独白 愉快な“病人”たち

日本ブラインドサッカー協会理事長 釜本美佐子さん (73) 網膜色素変性症 ㊤

(C)日刊ゲンダイ

 それから3年後、これまでにない目の痛みに襲われました。その日は金曜で、近くの総合病院に問い合わせたらけんもほろろ。眼科の救急なんて相手にされません。でも、この目の痛みは尋常じゃない! つてをたどり、所沢の国立リハビリテーションセンターを受診。病院に着いたのは夕方の4時ぐらい。「眼圧が59にまで上がっています!」と言われて、意味も分からず眼圧を下げる点滴を受けました。

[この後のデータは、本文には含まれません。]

### config.mk
export PLATFORM = sky130hd
export DESIGN_NAME = i2c_master_byte_engine_core
export DESIGN_NICKNAME = d
export VERILOG_FILES = /design/src/i2cm_pkg.sv /design/src/i2cm_apb_regs.sv /design/src/i2cm_seq.sv /design/src/i2c_master_byte_engine_core.sv
export SDC_FILE = /design/constraint.sdc
export NUM_CORES = 1
export LEC_CHECK = 0
export BUFFER_PORTS_ARGS = -buffer_cell sky130_fd_sc_hd__clkbuf_2
export CAP_MARGIN = 20
export CORE_ASPECT_RATIO = 1.1
export CORE_MARGIN = 2
export CORE_UTILIZATION = 35
export DETAILED_ROUTE_END_ITERATION = 6
export HOLD_SLACK_MARGIN = 0.1
export PLACE_DENSITY = 0.52
export SLEW_MARGIN = 20
export SYNTH_ARGS = -nofsm -noshare
export SYNTH_HDL_FRONTEND = slang
export SYNTH_SLANG_ARGS = --single-unit
### constraint.sdc
create_clock -name clk -period 8.8 [get_ports clk]
set_input_delay 0.88 -clock clk [delete_from_list [all_inputs] [get_ports clk]]
set_output_delay 0.88 -clock clk [all_outputs]
set_load 0.02 [all_outputs]
### config.mk
export PLATFORM = sky130hd
export DESIGN_NAME = tcc_addr_unit
export DESIGN_NICKNAME = d
export VERILOG_FILES = /design/src/hdl/tcc_pkg.sv /design/src/hdl/tcc_addr_unit.sv
export SDC_FILE = /design/constraint.sdc
export NUM_CORES = 1
export LEC_CHECK = 0
export BUFFER_PORTS_ARGS = -buffer_cell sky130_fd_sc_hd__buf_2
export CAP_MARGIN = 5
export CORE_AREA = 2 2 39 41
export DETAILED_ROUTE_END_ITERATION = 10
export DIE_AREA = 0 0 41 43
export SLEW_MARGIN = 20
export SYNTH_ARGS = -nofsm -noshare
export SYNTH_HDL_FRONTEND = slang
export SYNTH_SLANG_ARGS = --single-unit
### constraint.sdc
create_clock -name vclk -period 2.3
set_clock_uncertainty 0.15 [all_clocks]
set_input_delay 0.23 -clock vclk [all_inputs]
set_output_delay 0.23 -clock vclk [all_outputs]
set_load 0.1 [all_outputs]
### src/hdl/tcc_pkg.sv
// Shared constants and types for the text console with cursor and scroll.
package tcc_pkg;

    // Screen geometry and tab spacing.
    localparam int COLUMNS  = 32;
    localparam int ROWS     = 24;
    localparam int TAB_STOP = 4;

    // Port field widths.
    localparam int OP_W    = 1;
    localparam int CH_W    = 8;
    localparam int COL_W   = 6;
    localparam int ROW_W   = 5;
    localparam int PROW_W  = 5;
    localparam int PCOL_W  = 5;

    // Cell store geometry.
    localparam int DEPTH      = ROWS * COLUMNS;
    localparam int ADDR_W     = $clog2(DEPTH);
    localparam int CELL_COL_W = $clog2(COLUMNS);
    localparam int PHYS_ROW_W = $clog2(ROWS);

    // Operation codes.
    localparam logic [OP_W-1:0] OP_PUT     = 1'b0;
    localparam logic [OP_W-1:0] OP_SET_COL = 1'b1;

    // Control character codes.
    localparam logic [CH_W-1:0] CODE_TAB = 8'd9;
    localparam logic [CH_W-1:0] CODE_NL  = 8'd10;
    localparam logic [CH_W-1:0] CODE_CR  = 8'd13;

    // A cell named by its row on screen and its column.
    typedef struct packed {
        logic [ROW_W-1:0]      row;
        logic [CELL_COL_W-1:0] col;
    } t_cell_ref;

endpackage

### src/hdl/tcc_addr_unit.sv
// Shared address unit: maps a screen row and column onto the circular cell store.
module tcc_addr_unit import tcc_pkg::*; (
    input  t_cell_ref             i_ref,
    input  logic [PHYS_ROW_W-1:0] i_top,
    output logic [ADDR_W-1:0]     o_addr
);

    logic [ROW_W:0]        sum;
    logic [PHYS_ROW_W-1:0] phys;

    // The screen row is offset by the physical row that holds the top line.
    always_comb begin
        sum = {1'b0, i_ref.row} + (ROW_W + 1)'(i_top);
        if (sum >= (ROW_W + 1)'(ROWS)) begin
            phys = PHYS_ROW_W'(sum - (ROW_W + 1)'(ROWS));
        end else begin
            phys = PHYS_ROW_W'(sum);
        end
        o_addr = ADDR_W'(phys * COLUMNS) + ADDR_W'(i_ref.col);
    end

endmodule

Yosys cells after proc, flatten, opt, wreduce, memory -nomap -nowiden
Cells that the tools add are included.
- flip-flop bits (word level): 0
- magnitude comparators: 1
- multiplexer cells: 1
- $add $sub $neg: 3
- operators by type and width (cell ; number):
    adder 10 x 5 -> 10 bit ; 1
    adder 5 x 5 -> 6 bit ; 1
    >= comparator 6 x 5 -> 1 bit, second input constant ; 1
    two-way mux 5 bit ; 1
    subtractor 5 bit, second input constant ; 1

Logic depth before layout (Yosys ltp)
- depth after elaboration: 4
- gate-level depth with buffers: 6
- mapped depth without buffers: 6

Least setup slack after synthesis
Ideal clock, no wire load.
- path kind: input-to-output
- start: input port i_ref[5] (netlist bit)
- end: output port o_addr[9]
- cell stages on the path: 6
- arrival: 2863 ps
- slack: -943 ps
- required time: 1920 ps
- cells stage by stage: ha_1 -> fa_1 -> nand2b_1 -> nand3_1 -> o211ai_1 -> a32oi_1
- word-level cells in the longest chain between the ends: 4
- RTL lines (element ; RTL line ; source):
    start: declaration ; tcc_addr_unit.sv:3 ; input t_cell_ref i_ref,
    adder 5 x 5 -> 6 bit * ; tcc_addr_unit.sv:13 ; sum = {1'b0, i_ref.row} + (ROW_W + 1)'(i_top);
    subtractor 5 bit / >= comparator 6 x 5 -> 1 bit (equally long branches) ; tcc_addr_unit.sv:15, tcc_addr_unit.sv:14 ;
    two-way mux 5 bit * ; tcc_addr_unit.sv:14 ; if (sum >= (ROW_W + 1)'(ROWS)) begin
    adder 10 x 5 -> 10 bit * ; tcc_addr_unit.sv:19 ; o_addr = ADDR_W'(phys * COLUMNS) + ADDR_W'(i_ref.col);
    end: declaration ; tcc_addr_unit.sv:5 ; output logic [ADDR_W-1:0] o_addr
Mark *: on every way between the ends. The rest lies on a longest branch, timed or not.

Worst setup path after layout
- start: input port i_ref[5] (netlist bit)
- end: output port o_addr[8]
Same word-level chain as after synthesis.

==> reports/results.txt <==
Outcome - finished, final reports clean
Vias in the first global route - 284
Slew Viols, Final - 0
Mapped Nets - 67
Initial antenna violation count - 0
Cell row count - 14
Crit path arrival time - 1.84 ns
Part of the Yosys area used for sequential elements - 0
CP Class - in -> out
DR iter-0 viols - 6
Final WL - 743 um
Via density - 4.901
Nets - 78
Multi-input gate area - 340.3 sq um
DRC - 0
Initial Utilization - 0.2595
Layout cells sized above 1 - 0.4727
RSZ-0062 raised after global routing - no
Register area - 0 sq um
Peak supply drop - 0.0001580 V
Chip height - 43 um
Post-CTS Setup Inserts - 0
Period utilization - 0.9655
FILL cells - 151
Setup TNS - 0 ns
Number of setup violations in the final report - 0
Pwr per Cell Area - 553.6 nW/um^2
Number of sequential cells - 0
Top Ports - 25
Critical Path RT - 1.92 ns
Ant. Diodes - 0
Distinct cell type count of the synthesized netlist - 28
IO buf count - 15
First-pass GRT wire length - 1138 um
Grt ovf - 0
Leak Pwr - 0.2082 nW
Core Box Area - 1384 sq um
Least-Margin Pin Slew - 0.4831 ns
Tot GR Track Use - 0.08700
Hold_buf cts - 0
Per-cell routed wire length - 10.46 um
DIE AREA - 1763 sq um
Final min period - 2.221 ns
Vias - 348
Final Hold Vio Count - 0
Hold Path Class - in -> out
CP endpoint kind - primary output
Mapped Area - 359.1 sq um
Synth Area per Inst - 7.806 sq um
Worst rel slew slack - 0.6802
WHS Path Cells - 0
Total of max-cap violations - 0
Max Clk Rate - 450.3 MHz
P&R area growth vs syn - 35.54%
ANT nets after route - 0
RePlAce Congestion - 0.6793
Largest net degree at the start of global routing - 12
Final Hold Slack - 0.3101 ns
Critical Path Fanout Max - 2
YS warnings - 0
Die width - 41 um
Cell count after synthesis - 46
Hpwl dp - 632.8 um
DR pass1 iterations - 3
CP startpoint kind - primary input
# clk buffers - 0
[cells in the final DEF, fill, tap and decap left out, types with 2 or more instances in the layout]
master,n
buf_2,12
ha_1,5
nand2_1,4
a21oi_1,3
xnor2_1,3
buf_4,3
nand2b_1,2
nand3_1,2
buf_12,2
[cell type report]
type	count	area share
Multi-Input combinational cell	37	0.6992
Inverter	1	0.007712
Tap cell	16	0.04113
Timing Repair Buffer	17	0.2519
[report_power, final]
group	total [mW]	switching [mW]	internal, mW
Combinational	0.269	0.179	0.0903
Clock	0	0	0
Sequential	0	0	0
Total	0.269	0.179	0.0903
[worst max-delay path, stage by stage]
cell and delay [ns]:
buf_2 0.10, ha_1 0.21, fa_2 0.34, nand2_1 0.07, mux2_2 0.34, a31oi_2 0.23
o22ai_4 0.08, buf_4 0.23
[metal layers]
| layer | part of all wire | GRT usage |
|---|---|---|
| met1 | 0.45 | 0.1302 |
| met2 | 0.49 | 0.1438 |
| met3 | 0.067 | 0 |
| met4 | 0 | 0 |
| met5 | 0 | 0 |
[synth_stat cells, types with 2 or more instances]
master	count	area [sq um]
a21oi_1	3	15.01
xnor2_1	3	26.28
nand2b_1	2	12.51
ha_1	5	62.56
buf_4	5	37.54
nand2_1	4	15.01
nand3_1	2	10.01
a31oi_1	2	12.51
[path summary, 6_finish.rpt]
kind	start	endpoint	slack, ns
worst max-delay path	i_ref[5]	o_addr[8]	0.08
worst min-delay path	i_ref[1]	o_addr[1]	0.31
[through the flow]
stage,setup WS (ns),instance area [sq um],cells,util,total power [mW]
finish,0.07934,486.7,71,0.3517,0.2694
global route,0.01943,486.7,71,0.3517,0.2843
CTS,0.02261,478.0,71,0.3454,0.2692
detailed placement,-0.05716,469.2,71,0.3391,0.2638
global placement,-0.06230,469.2,71,0.3391,0.2618
floorplan,-0.3161,387.9,46,-,0.2510
[what timing repair did]
| action | CTS | global route |
|---|---|---|
| pin swaps | 0 | 1 |
| setup endpoints to repair | 1 | 2 |
| resized for setup | 2 | 3 |
[logic make-up (layout without fill, tap and decap cells)]
| logic type | after synthesis | count (layout) | synth area share |
|---|---|---|---|
| compound gates | 13 | 13 | 0.2613 |
| simple gates | 13 | 13 | 0.2056 |
| buf+inv | 9 | 18 | 0.1742 |
| fa+ha+maj | 6 | 6 | 0.2300 |
| xor+xnor | 4 | 4 | 0.09758 |
| mux | 1 | 1 | 0.03136 |
(Power assumes the default switching activity.)
[src/rtl/core/tlca_pkg.sv]
// ----------------------------------------------------------------------------
// tlca_pkg - shared types and constants of the tree ancestor engine
// Request and result items, controller commands, status and state codes.
// ----------------------------------------------------------------------------
package tlca_pkg;

    localparam int NODES_DEF    = 1024;
    localparam int LEVELS_DEF   = 10;
    localparam int NODE_FIELD_W = 10;
    localparam int TIME_W       = 11;
    localparam int DIST_W       = 32;
    localparam int STEP_W       = $clog2(NODE_FIELD_W);

    localparam logic REQ_LOAD  = 1'b0;
    localparam logic REQ_QUERY = 1'b1;
    localparam logic RES_LOAD  = 1'b0;
    localparam logic RES_QUERY = 1'b1;

    typedef struct packed {
        logic                    req_type;
        logic [NODE_FIELD_W-1:0] node_a;
        logic [NODE_FIELD_W-1:0] node_b;
        logic [TIME_W-1:0]       entry_time;
        logic [TIME_W-1:0]       exit_time;
        logic [DIST_W-1:0]       root_distance;
    } t_req;

    typedef struct packed {
        logic                    result_kind;
        logic [NODE_FIELD_W-1:0] common_ancestor;
        logic [DIST_W-1:0]       path_distance;
    } t_rsp;

    typedef enum logic [4:0] {
        S_IDLE, S_REDUCE, S_LOAD_WR, S_FILL_RD, S_FILL_WR,
        S_QRD_A, S_QRD_B, S_QCAP, S_QCHK,
        S_CL_ANC, S_CL_SPAN, S_CL_TEST,
        S_PAR_RD, S_DIST_RD, S_DCAP, S_FINISH, S_RESULT
    } t_state;

    typedef enum logic [4:0] {
        OP_NONE, OP_CAPTURE, OP_REDUCE, OP_LOAD_WRITE, OP_FILL_READ, OP_FILL_WRITE,
        OP_READ_A, OP_READ_B, OP_CAPTURE_B, OP_CHECK,
        OP_CLIMB_READ, OP_CLIMB_SPAN, OP_CLIMB_TEST,
        OP_PARENT_READ, OP_DIST_READ, OP_DIST_CAPTURE, OP_FINISH, OP_OUT_LOAD
    } t_op;

    typedef struct packed {
        t_op op;
    } t_cmd;

    typedef struct packed {
        logic is_query;
        logic step_last;
        logic lvl_last;
        logic lvl_zero;
        logic contained;
        logic out_free;
    } t_stat;

endpackage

 眼圧は通常10~20の間ですから、59というのは相当高い。狭隅角緑内障という急性の緑内障でした。目の表面を覆う房水が出る腺が詰まる病気で、持病とは別もの。誰もがなりうる加齢性の緑内障でした。

 点滴で眼圧は59から通常値の20まで下がり、ただちに手術。レーザーメスで房水が出る腺を切ります。手術自体は10分ほどですが、3~4時間も放置したら、下手すると失明するほど緊急度の高いものでした。週明けまで待っていたら完全にアウト。50代で全盲になるところでした。